Low cost dial-up providers like Earthlink and Juno Online emerged, it was almost too late as demand for broadband became the rage. Companies like @tHome offering broadband service for audio and web streaming from services like Cuban’s Broadcast.com or Napster’s filing sharing service, which were nearly impossible on dial-up. And with the promise of broadband came with it fiber optic cables, boosters, modems, radios, routers, switches, amplifiers, inverters, converters etc etc to connect consumers and businesses to internet data centers Before you knew it, every telecom equipment and computer hardware company on the planet was changing its business plan to service the internet.  M&A was massive, and every tech company connected to the internet in some way shape or form saw multiple expansion and traditionally offline companies in almost every other sector wanted in on this action.

And we know how that initial phase ended.  Here we are 21 years from when I became aware of the internet, and 3 companies, Amazon, Google and Facebook are essentially the consumer internet. Three companies with a combined $1.3 trillion in market capitalization, or about 12% of the entire Nasdaq market.  Yeah we still have Ebay, Paypal, Yahoo, Priceline & Expedia, and there were some pretty good efforts at disruption like Netflix and Pandora in Web 2.o, but they seem like they are all about to be gobbled up by either Amazon, Google and Facebook. So Web 3.0, we have augmented reality cat faces on disappearing mobile selfies, 140 character trolling platform and Pokemon Go?? Give me a break, to quote Lester Bangs (played by Philip Seymour Hoffman) in Almost Famous, “it’s over, you got here just in time for the death rattle…“.
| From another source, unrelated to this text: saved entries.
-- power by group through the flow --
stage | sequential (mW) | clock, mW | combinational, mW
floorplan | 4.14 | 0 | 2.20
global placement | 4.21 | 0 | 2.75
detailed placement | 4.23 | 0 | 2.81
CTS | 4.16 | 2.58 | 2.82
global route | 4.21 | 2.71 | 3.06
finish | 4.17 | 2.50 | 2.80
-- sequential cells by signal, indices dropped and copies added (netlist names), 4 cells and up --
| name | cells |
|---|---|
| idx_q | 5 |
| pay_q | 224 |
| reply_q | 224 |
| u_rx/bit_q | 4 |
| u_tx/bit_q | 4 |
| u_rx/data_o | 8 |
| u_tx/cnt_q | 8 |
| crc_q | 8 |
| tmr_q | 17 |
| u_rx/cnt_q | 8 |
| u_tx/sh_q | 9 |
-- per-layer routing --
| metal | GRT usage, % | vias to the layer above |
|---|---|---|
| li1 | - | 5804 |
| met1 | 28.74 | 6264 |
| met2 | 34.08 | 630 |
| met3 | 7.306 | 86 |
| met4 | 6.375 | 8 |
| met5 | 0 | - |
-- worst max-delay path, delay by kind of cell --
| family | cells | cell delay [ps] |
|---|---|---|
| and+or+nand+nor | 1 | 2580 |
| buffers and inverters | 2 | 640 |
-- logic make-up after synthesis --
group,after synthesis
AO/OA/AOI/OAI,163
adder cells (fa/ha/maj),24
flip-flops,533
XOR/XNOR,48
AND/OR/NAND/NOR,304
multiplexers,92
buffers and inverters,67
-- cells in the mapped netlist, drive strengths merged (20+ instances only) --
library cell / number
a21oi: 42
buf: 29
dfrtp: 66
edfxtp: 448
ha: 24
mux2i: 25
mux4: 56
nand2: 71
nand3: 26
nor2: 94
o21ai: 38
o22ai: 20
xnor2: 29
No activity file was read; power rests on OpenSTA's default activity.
If I were a 24 year old equity trading assistant I can’t really come up with the company’s whose stocks are moving around so much, who very well might be on the cusp of some massive technological and economic secular shift for the next two decades. Yeah AI, VR, machine learning, Autonomous driving, flying cars, blockchain. But at this point it seems like the usual suspects will also be at the forefront of these emerging technologies. So for now, keep crowding into the handful of stocks that got you here, and I am not sure it makes sense to hold onto to cash to swap into Uber, SnapChat, AirBnb, Pinterest & Spotify when they come to market, they also feel kind of fully valued relative to their private comps.